Okay, so I think we analyzed the linear dynamics of optomechanical systems last time, and so

as a natural next step I want to turn to the nonlinear dynamics.

But as we remain in the classical regime first, but we want to look at the nonlinear dynamics.

In particular we want to look at what happens if a system really becomes unstable.

And we already learned it can become unstable because you cannot only cool such a system,

but you can also switch to the other side where the light field actually puts in extra energy into the mechanical motion.

And so if that over burns the friction, then you can go into a regime of what we call self-induced oscillations.

So that's what we want to discuss.

So just to remind you, the idea was that the full damping rate contains the intrinsic mechanical damping

plus some extra contribution induced by the light field, which is proportional to the intensity of the incoming laser beam.

And this can also be negative depending on the detuning.

If the laser beam is blue detuned, then it submits some extra energy to the mechanical system.

And so if this is negative, and then if even the whole damping rate becomes negative, then you can go into instability.

Because what happens in such a case, again just to remind you, is that if you have any tiny initial fluctuations

to start with, for example thermal fluctuations, then because you have negative damping, these blow up exponentially.

And only when the amplitude of these oscillations becomes large, then this linear analysis is no longer valid.

And that means there will be nonlinear effects, and these nonlinear effects make the amplitude of these oscillations saturate.

So one of the reasonable questions to ask is, what determines this final amplitude of the oscillations?

Well, and obviously, a priori this amplitude will be a function of all the different parameters we have.

The mechanical parameters such as the mass, the frequency, or the mechanical damping.

Also the parameters of the light field, such as for example the detuning, or the damping rate of the photons, kappa.

Or also the strength of the laser drive, because of course if you switch off the laser drive, then the amplitude will be zero.

There will be no such oscillations.

Okay. Now, the first thing you can do is simply simulate the equations that we wrote on last time on a computer,

and convince yourself that first indeed this is true, the scenario happens, it does saturate.

And second, these oscillations for typical parameters are still very much sinusoidal, with only very tiny deviations.

I mean, you are not guaranteed that this looks like a sign of omega t, but there are only tiny deviations.

And furthermore, the frequency of these oscillations is practically identical to the unperturbed eigenfrequency of the mechanical system.

Again, this is not guaranteed, and you can choose parameters such as this, is no longer true.

But for typical parameters, this is true.

So, the ansatz you can make for our purposes is simply that you have the sinusoidal type oscillation,

it will have some offset x bar, which is not necessarily the equilibrium position of the oscillator that is not coupled to the light field,

this can be shifted, and we will discuss this, plus some as yet unknown amplitude, A times cosine omega t, or sine omega t.

Because another observation is actually that the phase of these oscillations is not fixed by anything.
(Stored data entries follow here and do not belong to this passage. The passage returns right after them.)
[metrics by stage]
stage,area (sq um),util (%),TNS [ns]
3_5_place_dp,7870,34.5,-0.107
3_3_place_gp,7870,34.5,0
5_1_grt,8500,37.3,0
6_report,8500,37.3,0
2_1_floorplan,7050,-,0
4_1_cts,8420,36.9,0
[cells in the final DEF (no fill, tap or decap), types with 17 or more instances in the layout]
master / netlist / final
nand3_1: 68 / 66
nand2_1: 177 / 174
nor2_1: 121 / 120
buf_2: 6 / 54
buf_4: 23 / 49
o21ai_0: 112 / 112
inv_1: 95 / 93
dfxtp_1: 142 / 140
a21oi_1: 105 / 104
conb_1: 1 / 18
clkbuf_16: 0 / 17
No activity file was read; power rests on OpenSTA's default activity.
===== config.mk =====
export PLATFORM = sky130hd
export DESIGN_NAME = atpwm_timer
export DESIGN_NICKNAME = d
export VERILOG_FILES = /design/src/hdl/atpwm_pkg.sv /design/src/hdl/atpwm_shadow_reg.sv /design/src/hdl/atpwm_out_stage.sv /design/src/hdl/atpwm_timer.sv
export SDC_FILE = /design/constraint.sdc
export NUM_CORES = 1
export LEC_CHECK = 0
export BUFFER_PORTS_ARGS = -buffer_cell sky130_fd_sc_hd__buf_2
export CORE_AREA = 2 2 122 124
export CTS_CLUSTER_SIZE = 20
export DETAILED_ROUTE_END_ITERATION = 12
export DIE_AREA = 0 0 124 126
export MAX_ROUTING_LAYER = met4
export PLACE_DENSITY = 0.71
export SKIP_LAST_GASP = 1
export SYNTH_ARGS = -nofsm -noshare
export SYNTH_HDL_FRONTEND = slang
export SYNTH_HIERARCHICAL = 1
export SYNTH_SLANG_ARGS = --single-unit

===== constraint.sdc =====
create_clock -name i_ref_clk -period 8.2 [get_ports i_ref_clk]
set_clock_uncertainty 0.15 [all_clocks]
set_input_delay 0.82 -clock i_ref_clk [delete_from_list [all_inputs] [get_ports i_ref_clk]]
set_output_delay 0.82 -clock i_ref_clk [all_outputs]
set_load 0.02 [all_outputs]

===== src/hdl/atpwm_pkg.sv =====
//==============================================================
// Constants shared by the audio PWM timer block
//==============================================================
package atpwm_pkg;

  // ============================================================
  // Register byte offsets on the AHB-Lite bus
  // ============================================================
  localparam logic [4:0] OFF_CTRL0  = 5'h00;  // Run, clock select, audio select
  localparam logic [4:0] OFF_CTRL1  = 5'h04;  // Mode, output control, polarity
  localparam logic [4:0] OFF_CMPA   = 5'h08;  // Compare A value
  localparam logic [4:0] OFF_CMPB   = 5'h0C;  // Compare B value
  localparam logic [4:0] OFF_PERIOD = 5'h10;  // Period compare value
  localparam logic [4:0] OFF_STATUS = 5'h14;  // Match flags, write one to clear
  localparam logic [4:0] OFF_COUNT  = 5'h18;  // Counter, read only

  // ============================================================
  // Widths
  // ============================================================
  localparam int CNT_W = 10;  // Counter and A/B compare width
  localparam int PER_W = 8;   // Period compare width (counter bits 9..2)

  // ============================================================
  // Control 0 field positions
  // ============================================================
  localparam int C0_RUN_BIT   = 0;  // Counter run bit
  localparam int C0_CKSEL_LSB = 1;  // Counter clock select, 3 bits
  localparam int C0_AUDIO_BIT = 4;  // Audio PWM select

  // ============================================================
  // Control 1 field positions
  // ============================================================
  localparam int C1_CCLR_BIT  = 0;  // Counter clear select (no effect in PWM)
  localparam int C1_DPX_BIT   = 1;  // Duty/period swap bit
  localparam int C1_INV_BIT   = 2;  // Output invert bit
  localparam int C1_ACT_BIT   = 3;  // Output active level bit
  localparam int C1_IO_LSB    = 4;  // Output control field, 2 bits
  localparam int C1_MODE_LSB  = 6;  // Operating mode field, 2 bits

  // ============================================================
  // Status bit positions
  // ============================================================
  localparam int ST_A_BIT = 0;  // Compare A flag
  localparam int ST_B_BIT = 1;  // Compare B flag (audio mode only)
  localparam int ST_P_BIT = 2;  // Period match flag

  // ============================================================
  // Encodings and reset values
  // ============================================================
  localparam logic [1:0] MODE_PWM     = 2'h2;   // Operating mode selecting PWM
  localparam logic [1:0] IO_FORCE_LO  = 2'h0;   // Pin held low
  localparam logic [1:0] IO_FORCE_HI  = 2'h1;   // Pin held high
  localparam logic [2:0] CKSEL_DIV4   = 3'h0;   // System clock divided by four
  localparam logic [1:0] PRESCALE_TOP = 2'h3;   // Last count of the divide-by-four
  localparam logic [7:0] CTRL0_RST    = 8'h00;
  localparam logic [7:0] CTRL1_RST    = 8'h00;
  localparam logic [CNT_W-1:0] CMP_RST = 10'h000;
  localparam logic [CNT_W:0] FULL_PERIOD = 11'h400;  // 1024 clocks when compare is zero
  localparam logic [1:0] HTRANS_NONSEQ = 2'h2;

endpackage


===== src/hdl/atpwm_shadow_reg.sv =====
//==============================================================
// Compare value with a shadow copy and an active copy
//==============================================================
module atpwm_shadow_reg #(
  parameter int WIDTH = 10
) (
  // Clock and reset
  input  wire logic             i_ref_clk,
  input  wire logic             i_sys_rst,
  input  wire logic             i_clk_en,
  // Write side
  input  wire logic             i_wr_en,
  input  wire logic [WIDTH-1:0] i_wr_data,
  input  wire logic             i_load,
  // Values
  output logic      [WIDTH-1:0] o_shadow,
  output logic      [WIDTH-1:0] o_active
);

  // All state of this holder in one struct
  typedef struct packed {
    logic [WIDTH-1:0] shadow;  // Value last written by software
    logic [WIDTH-1:0] active;  // Value the comparator uses
  } atpwm_sh_type;

  atpwm_sh_type st_reg;
  atpwm_sh_type st_next;

  // ============================================================
  // Next state
  // ============================================================
  // A write in the same cycle as a load goes straight through, so the
  // newest value is never lost behind the older shadow copy
  always_comb begin
    st_next = st_reg;
    if (i_wr_en) begin
      st_next.shadow = i_wr_data;
    end
    if (i_load) begin
      st_next.active = i_wr_en ? i_wr_data : st_reg.shadow;
    end
  end

  // ============================================================
  // Registers
  // ============================================================
  always_ff @(posedge i_ref_clk) begin
    if (i_sys_rst) begin
      st_reg <= '0;
    end else if (i_clk_en) begin
      st_reg <= st_next;
    end
  end

  assign o_shadow = st_reg.shadow;
  assign o_active = st_reg.active;

endmodule // atpwm_shadow_reg


===== src/hdl/atpwm_out_stage.sv =====
//==============================================================
// Pin stage: forcing, active level and inversion, registered
//==============================================================
module atpwm_out_stage (
  // Clock and reset
  input  wire logic       i_ref_clk,
  input  wire logic       i_sys_rst,
  input  wire logic       i_clk_en,
  // Waveform and controls
  input  wire logic       i_wave,
  input  wire logic [1:0] i_io_ctl,
  input  wire logic       i_act_level,
  input  wire logic       i_invert,
  // Pin
  output logic            o_pin
);

  // All state of the stage in one struct
  typedef struct packed {
    logic pin;  // Registered pin level
  } atpwm_os_type;

  atpwm_os_type st_reg;
  atpwm_os_type st_next;

  // ============================================================
  // Pin level
  // ============================================================
  always_comb begin
    st_next = st_reg;
    if (i_io_ctl == atpwm_pkg::IO_FORCE_LO) begin
      st_next.pin = 1'b0;
    end else if (i_io_ctl == atpwm_pkg::IO_FORCE_HI) begin
      st_next.pin = 1'b1;
    end else begin
      // Active phase shows the active level, then inversion on top
      st_next.pin = (i_wave ? i_act_level : ~i_act_level) ^ i_invert;
    end
  end

  // ============================================================
  // Register
  // ============================================================
  always_ff @(posedge i_ref_clk) begin
    if (i_sys_rst) begin
      st_reg <= '0;
    end else if (i_clk_en) begin
      st_reg <= st_next;
    end
  end

  assign o_pin = st_reg.pin;

endmodule // atpwm_out_stage


===== src/hdl/atpwm_timer.sv =====
//==============================================================
//==============================================================
module atpwm_timer (
  // Clock, reset, enable
  input  wire logic        i_ref_clk,
  input  wire logic        i_sys_rst,
  input  wire logic        i_clk_en,
  // AHB-Lite slave
  input  wire logic        i_hsel,
  input  wire logic [31:0] i_haddr,
  input  wire logic [1:0]  i_htrans,
  input  wire logic        i_hwrite,
  input  wire logic [2:0]  i_hsize,
  input  wire logic [31:0] i_hwdata,
  input  wire logic        i_hready,
  output logic             o_hreadyout,
  output logic             o_hresp,
  output logic [31:0]      o_hrdata,
  // Speaker outputs
  output logic             o_audio_output_one,
  output logic             o_audio_output_two
);

  localparam int W = atpwm_pkg::CNT_W;
  localparam int P = atpwm_pkg::PER_W;

  // ============================================================
  // Elaboration check
  // ============================================================
  // The period compare must cover exactly the counter's top bits
  if (W != P + 2) begin : g_bad_width
    $error("atpwm_timer: counter width must be period width plus two");
  end

  // ============================================================
  // State
  // ============================================================
  typedef struct packed {
    logic [7:0]   ctrl0;     // Run, clock select, audio select
    logic [7:0]   ctrl1;     // Mode, output control, levels, swap
    logic [2:0]   flags;     // Sticky match flags
    logic [W-1:0] cnt;       // PWM counter
    logic [1:0]   pre;       // Divide-by-four prescaler
    logic         run_d;     // Run bit one cycle late, for edge
    logic         dp_wr;     // Write data phase pending
    logic [4:0]   dp_addr;   // Byte offset of the data phase
    logic [31:0]  rdata;     // Read data register
  } atpwm_st_type;

  atpwm_st_type st_reg;
  atpwm_st_type st_next;

  // Decoded controls
  logic         run;          // Counter run bit
  logic         audio;        // Audio mode in effect
  logic         pwm_on;       // Operating mode is PWM
  logic         dpx;          // Effective swap bit
  logic [1:0]   io_ctl;       // Output control field
  logic         run_rise;     // Run bit rising edge
  logic         tick;         // Counter clock enable
  // Compare values
  logic [W-1:0] a_sh;
  logic [W-1:0] a_act;
  logic [W-1:0] b_sh;
  logic [W-1:0] b_act;
  logic [P-1:0] p_sh;
  logic [P-1:0] p_act;
  // Limits and matches
  logic [W:0]   lim_p;        // Period-compare interval in clocks
  logic [W:0]   lim_a;        // Compare A interval in clocks
  logic [W-1:0] end_p;        // Counter value of a period match
  logic [W-1:0] end_a;        // Counter value of a compare A match in swap mode
  logic         hit_p;
  logic         hit_a;
  logic         hit_b;
  logic         clr;          // Counter clear
  logic         shadow_load;  // Active values take the shadow
  logic [W:0]   duty_one;     // Duty length for output one
  logic         wave_one;
  logic         wave_two;
  // Bus decode
  logic         addr_ok;      // Valid address phase
  logic         wr_a;
  logic         wr_b;
  logic         wr_p;

  // ============================================================
  // Control decode
  // ============================================================
  always_comb begin
    run    = st_reg.ctrl0[atpwm_pkg::C0_RUN_BIT];
    pwm_on = st_reg.ctrl1[atpwm_pkg::C1_MODE_LSB +: 2] == atpwm_pkg::MODE_PWM;
    audio  = pwm_on & st_reg.ctrl0[atpwm_pkg::C0_AUDIO_BIT];
    // Audio mode holds the swap bit at zero
    dpx    = st_reg.ctrl1[atpwm_pkg::C1_DPX_BIT] & ~audio;
    io_ctl = st_reg.ctrl1[atpwm_pkg::C1_IO_LSB +: 2];
    run_rise = run & ~st_reg.run_d;
    // Divide-by-four code ticks once in four cycles, others every cycle
    if (st_reg.ctrl0[atpwm_pkg::C0_CKSEL_LSB +: 3] == atpwm_pkg::CKSEL_DIV4) begin
      tick = st_reg.pre == atpwm_pkg::PRESCALE_TOP;
    end else begin
      tick = 1'b1;
    end
  end

  // ============================================================
  // Comparators
  // ============================================================
  // A zero compare lets the counter run its full 1024 clocks
  always_comb begin
    if (p_act == '0) begin
      lim_p = atpwm_pkg::FULL_PERIOD;
    end else begin
      lim_p = {1'b0, p_act, 2'b00};
    end
    if (a_act == '0) begin
      lim_a = atpwm_pkg::FULL_PERIOD;
    end else begin
      lim_a = {1'b0, a_act};
    end
    end_p = W'(lim_p - 11'h001);
    end_a = W'(lim_a - 11'h001);
    hit_p = run & pwm_on & tick & (st_reg.cnt == end_p);
    hit_a = run & pwm_on & tick & (st_reg.cnt == (dpx ? end_a : a_act));
    hit_b = run & audio & tick & (st_reg.cnt == b_act);
    // Clear select bit is not consulted here at all
    clr   = dpx ? hit_a : hit_p;
    // Normal mode loads at once; audio waits for the period match or the run edge
    shadow_load = ~audio | hit_p | run_rise;
    duty_one = dpx ? lim_p : {1'b0, a_act};
  end

  // ============================================================
  // Waveforms
  // ============================================================
  // Output one active from each clear until the duty count, two is its inverse outside audio; outputs idle when stopped
  always_comb begin
    wave_one = run & pwm_on & ~run_rise & ({1'b0, st_reg.cnt} < duty_one);
    if (audio) begin
      wave_two = run & ~run_rise & (st_reg.cnt < b_act);
    end else begin
      wave_two = run & pwm_on & ~run_rise & ~wave_one;
    end
  end

  // ============================================================
  // Bus decode
  // ============================================================
  always_comb begin
    addr_ok = i_clk_en & i_hsel & i_hready & i_htrans[1];
    wr_a = i_clk_en & st_reg.dp_wr & (st_reg.dp_addr == atpwm_pkg::OFF_CMPA);
    wr_b = i_clk_en & st_reg.dp_wr & (st_reg.dp_addr == atpwm_pkg::OFF_CMPB);
    wr_p = i_clk_en & st_reg.dp_wr & (st_reg.dp_addr == atpwm_pkg::OFF_PERIOD);
  end

  // ============================================================
  // Next state
  // ============================================================
  always_comb begin
    st_next = st_reg;
    st_next.run_d = run;
    // Counter runs on, whatever the output control says
    if (run_rise) begin
      st_next.cnt = '0;
      st_next.pre = '0;
    end else if (run & pwm_on) begin
      st_next.pre = st_reg.pre + 2'h1;
      if (clr) begin
        st_next.cnt = '0;
      end else if (tick) begin
        st_next.cnt = st_reg.cnt + W'(1);
      end
    end
    // Software writes: status bits clear by writing one
    st_next.dp_wr = 1'b0;
    if (st_reg.dp_wr) begin
      unique case (st_reg.dp_addr)
        atpwm_pkg::OFF_CTRL0:  st_next.ctrl0 = i_hwdata[7:0];
        atpwm_pkg::OFF_CTRL1:  st_next.ctrl1 = i_hwdata[7:0];
        atpwm_pkg::OFF_STATUS: st_next.flags = st_reg.flags & ~i_hwdata[2:0];
        default: ;  // Compare writes go to the holders; others ignored
      endcase
    end
    // Matches set flags after any clear, so a set is never lost
    if (hit_a) begin
      st_next.flags[atpwm_pkg::ST_A_BIT] = 1'b1;
    end
    if (hit_b) begin
      st_next.flags[atpwm_pkg::ST_B_BIT] = 1'b1;
    end
    if (hit_p) begin
      st_next.flags[atpwm_pkg::ST_P_BIT] = 1'b1;
    end
    // Address phase: capture writes, load read data now
    if (addr_ok) begin
      st_next.dp_wr   = i_hwrite;
      st_next.dp_addr = i_haddr[4:0];
      st_next.rdata   = '0;
      if (!i_hwrite && (i_haddr[31:5] == '0)) begin
        unique case (i_haddr[4:0])
          atpwm_pkg::OFF_CTRL0:  st_next.rdata = {24'h000000, st_reg.ctrl0};
          atpwm_pkg::OFF_CTRL1:  st_next.rdata = {24'h000000, st_reg.ctrl1};
          atpwm_pkg::OFF_CMPA:   st_next.rdata = {22'h000000, a_sh};
          atpwm_pkg::OFF_CMPB:   st_next.rdata = {22'h000000, b_sh};
          atpwm_pkg::OFF_PERIOD: st_next.rdata = {24'h000000, p_sh};
          atpwm_pkg::OFF_STATUS: st_next.rdata = {29'h00000000, st_reg.flags};
          atpwm_pkg::OFF_COUNT:  st_next.rdata = {22'h000000, st_reg.cnt};
          default:               st_next.rdata = '0;
        endcase
      end
      if (i_haddr[31:5] != '0) begin
        st_next.dp_wr = 1'b0;  // Unmapped: write dropped, reads zero
      end
    end
  end

  // ============================================================
  // Registers
  // ============================================================
  always_ff @(posedge i_ref_clk) begin
    if (i_sys_rst) begin
      st_reg       <= '0;
      st_reg.ctrl0 <= atpwm_pkg::CTRL0_RST;
      st_reg.ctrl1 <= atpwm_pkg::CTRL1_RST;
    end else if (i_clk_en) begin
      st_reg <= st_next;
    end
  end

  // ============================================================
  // Compare holders
  // ============================================================
  atpwm_shadow_reg #(.WIDTH(W)) u_cmp_a (
    .i_ref_clk (i_ref_clk),
    .i_sys_rst (i_sys_rst),
    .i_clk_en  (i_clk_en),
    .i_wr_en   (wr_a),
    .i_wr_data (i_hwdata[W-1:0]),
    .i_load    (shadow_load),
    .o_shadow  (a_sh),
    .o_active  (a_act)
  );

  atpwm_shadow_reg #(.WIDTH(W)) u_cmp_b (
    .i_ref_clk (i_ref_clk),
    .i_sys_rst (i_sys_rst),
    .i_clk_en  (i_clk_en),
    .i_wr_en   (wr_b),
    .i_wr_data (i_hwdata[W-1:0]),
    .i_load    (shadow_load),
    .o_shadow  (b_sh),
    .o_active  (b_act)
  );

  atpwm_shadow_reg #(.WIDTH(P)) u_cmp_p (
    .i_ref_clk (i_ref_clk),
    .i_sys_rst (i_sys_rst),
    .i_clk_en  (i_clk_en),
    .i_wr_en   (wr_p),
    .i_wr_data (i_hwdata[P-1:0]),
    .i_load    (shadow_load),
    .o_shadow  (p_sh),
    .o_active  (p_act)
  );

  // ============================================================
  // Output stages, same controls for both pins
  // ============================================================
  atpwm_out_stage u_out_one (
    .i_ref_clk   (i_ref_clk),
    .i_sys_rst   (i_sys_rst),
    .i_clk_en    (i_clk_en),
    .i_wave      (wave_one),
    .i_io_ctl    (io_ctl),
    .i_act_level (st_reg.ctrl1[atpwm_pkg::C1_ACT_BIT]),
    .i_invert    (st_reg.ctrl1[atpwm_pkg::C1_INV_BIT]),
    .o_pin       (o_audio_output_one)
  );

  atpwm_out_stage u_out_two (
    .i_ref_clk   (i_ref_clk),
    .i_sys_rst   (i_sys_rst),
    .i_clk_en    (i_clk_en),
    .i_wave      (wave_two),
    .i_io_ctl    (io_ctl),
    .i_act_level (st_reg.ctrl1[atpwm_pkg::C1_ACT_BIT]),
    .i_invert    (st_reg.ctrl1[atpwm_pkg::C1_INV_BIT]),
    .o_pin       (o_audio_output_two)
  );

  // ============================================================
  // Bus answers
  // ============================================================
  // A frozen block stalls the bus rather than miss a transfer
  assign o_hreadyout = i_clk_en;
  assign o_hresp     = 1'b0;
  assign o_hrdata    = st_reg.rdata;

endmodule // atpwm_timer


==> results.sh <==
export IMPL_clock_path_buffers=2
export IMPL_setup_slack_ns=4.07
export IMPL_holdBufCountCts=0
export IMPL_htree_levels=3
export IMPL_viasPerCell=6.04
export IMPL_wl_met1_um=8580
export IMPL_ys_seq_area_share_pct=30.2
export IMPL_cts_sinks=106
export IMPL_grt_pass1_wl_um=30200
export IMPL_ys_types=72
export IMPL_place_gp_congestion=0.876
export IMPL_clk_latency_ns=0.37
export IMPL_track_usage_pct=25.6
export IMPL_worstHoldPathType="register to register"
export IMPL_root_buffer="clkbuf_16"
export IMPL_finalCritPeriodShare_pct=50.4
export IMPL_initial_core_util_pct=49.1
export IMPL_rsz0062_at_grt="no"
export IMPL_drt_initial_drc_count=538
export IMPL_dr_pass1_iters=6
export IMPL_wl_per_cell_um=18.9
export IMPL_synth_top_flop_cell="dfxtp_1"
export IMPL_irDropWorstVdd_uv=82.9
export IMPL_rows=44
export IMPL_die_w_um=124
export IMPL_synthArstFlopShare_pct=0
export IMPL_syn_inst=815
export IMPL_cp_required_ns=8.31
export IMPL_cts_made_buffers=9
export IMPL_crit_arrival_ns=4.24
export IMPL_fin_area_mm2=0.00748
export IMPL_diodes=0
export IMPL_met2_length_um=8740
export IMPL_postSynthAreaPerCell_um2=8.63
export IMPL_cp_max_fo=21
export IMPL_dpl_cell_area_mm2=0.00717
export IMPL_antenna_found_initial=0
export IMPL_numPortBuffers=61
export IMPL_maxCapViolCount=0
export IMPL_start_kind="register"
export IMPL_wl_met3_um=1330
export IMPL_status="finished, final reports clean"
export IMPL_fmax_mhz=242
export IMPL_worstMarginPinSlew_ns=1.03
export IMPL_p_per_area_mw_per_mm2=149
export IMPL_drc=0
export IMPL_cts_clk_slew_worst_paths_ns=0.07
export IMPL_drive_above_1_share_pct=17.9
export IMPL_hold_violations=0
export IMPL_num_vias=6116
export IMPL_grt_pass1_vias=5491
export IMPL_grt_max_degree=79
export IMPL_endpoint_kind="register"
export IMPL_overflow=0
export IMPL_crit_type="register to register"
export IMPL_highest_layer="met4"
export IMPL_dp_hpwl_um=13200
export IMPL_wl_um=19100
export IMPL_finalSetupTns_ns=0
export IMPL_final_nets=923
export IMPL_die_h_um=126
export IMPL_synth_area_mm2=0.00703
export IMPL_power_total_mw=1.12
export IMPL_dp_slack_ns=4.21
export IMPL_slew_violations=0
export IMPL_synth_edff_count=0
export IMPL_largest_reg_flops=35
export IMPL_drtAntennaViolNets=0
export IMPL_p_leak_nw=2.76
export IMPL_slew_limit_headroom_pct=30.7
export IMPL_final_setup_viol_count=0
export IMPL_period_minus_slack_ns=4.13
export IMPL_core_area_mm2=0.0143
export IMPL_ys_ff_latch=106
export IMPL_syn2layout_area_growth_pct=6.44
export IMPL_io_pins=111
export IMPL_cts_tree="done"
export IMPL_yosysWarnings=6
export IMPL_post_cts_buffers=0
export IMPL_die_area_mm2=0.0156
export IMPL_cts_resized=0
[routing by layer]
metal / global-route usage (%) / up-vias
li1: - / 2950
met1: 35.9 / 2886
met2: 36.8 / 245
met3: 4.12 / 35
met4: 10.1 / 0
met5: - / -
[worst paths after layout]
check / start / endpoint / slack [ns] / cells past startpoint
setup / recovery: st_reg[66] / u_out_one/o_pin / 4.07 / 13
hold / removal: o_hrdata[2] / o_hrdata[2] / 0.31 / 2
setup reg to reg: st_reg[66] / u_out_one/o_pin / 4.07 / 13
hold reg to reg: o_hrdata[2] / o_hrdata[2] / 0.31 / 2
So now, the first thing you can do is assume that the mechanical oscillations have this form, what happens to the light field?

This is an important question.

And even though the mechanical oscillations are very simple of this form, the light field undergoes a more complicated dynamics.

So again, I will plot x versus t, I do have some x bar around which it oscillates.

And then, depending on my detuning, at some position, I will have my optical resonance.

So some position of my burrow or cantilever will correspond to the laser beam in resonance.

So that is actually if x times the optical frequency divided by L, that was the frequency shift, plus the detuning equals zero.

Then you have resonance.

And so now what happens with the light field?

What I want to plot is simply the intensity, that is alpha squared, as a function of time.

And now imagine that everything is completely adiabatic, so the motion is very, very slow compared to the time scales of the electromagnetic field.

Then, whenever you pass through the resonance, the intensity will shoot up.

So that would happen here, and it would happen here, and here, and there, and so on.

And that repeats periodically.

Now, if everything is adiabatic, this would simply be a Lorentzian, and then there would be the next Lorentzian, and so on.

But things are not necessarily adiabatic, and this is important for this purpose.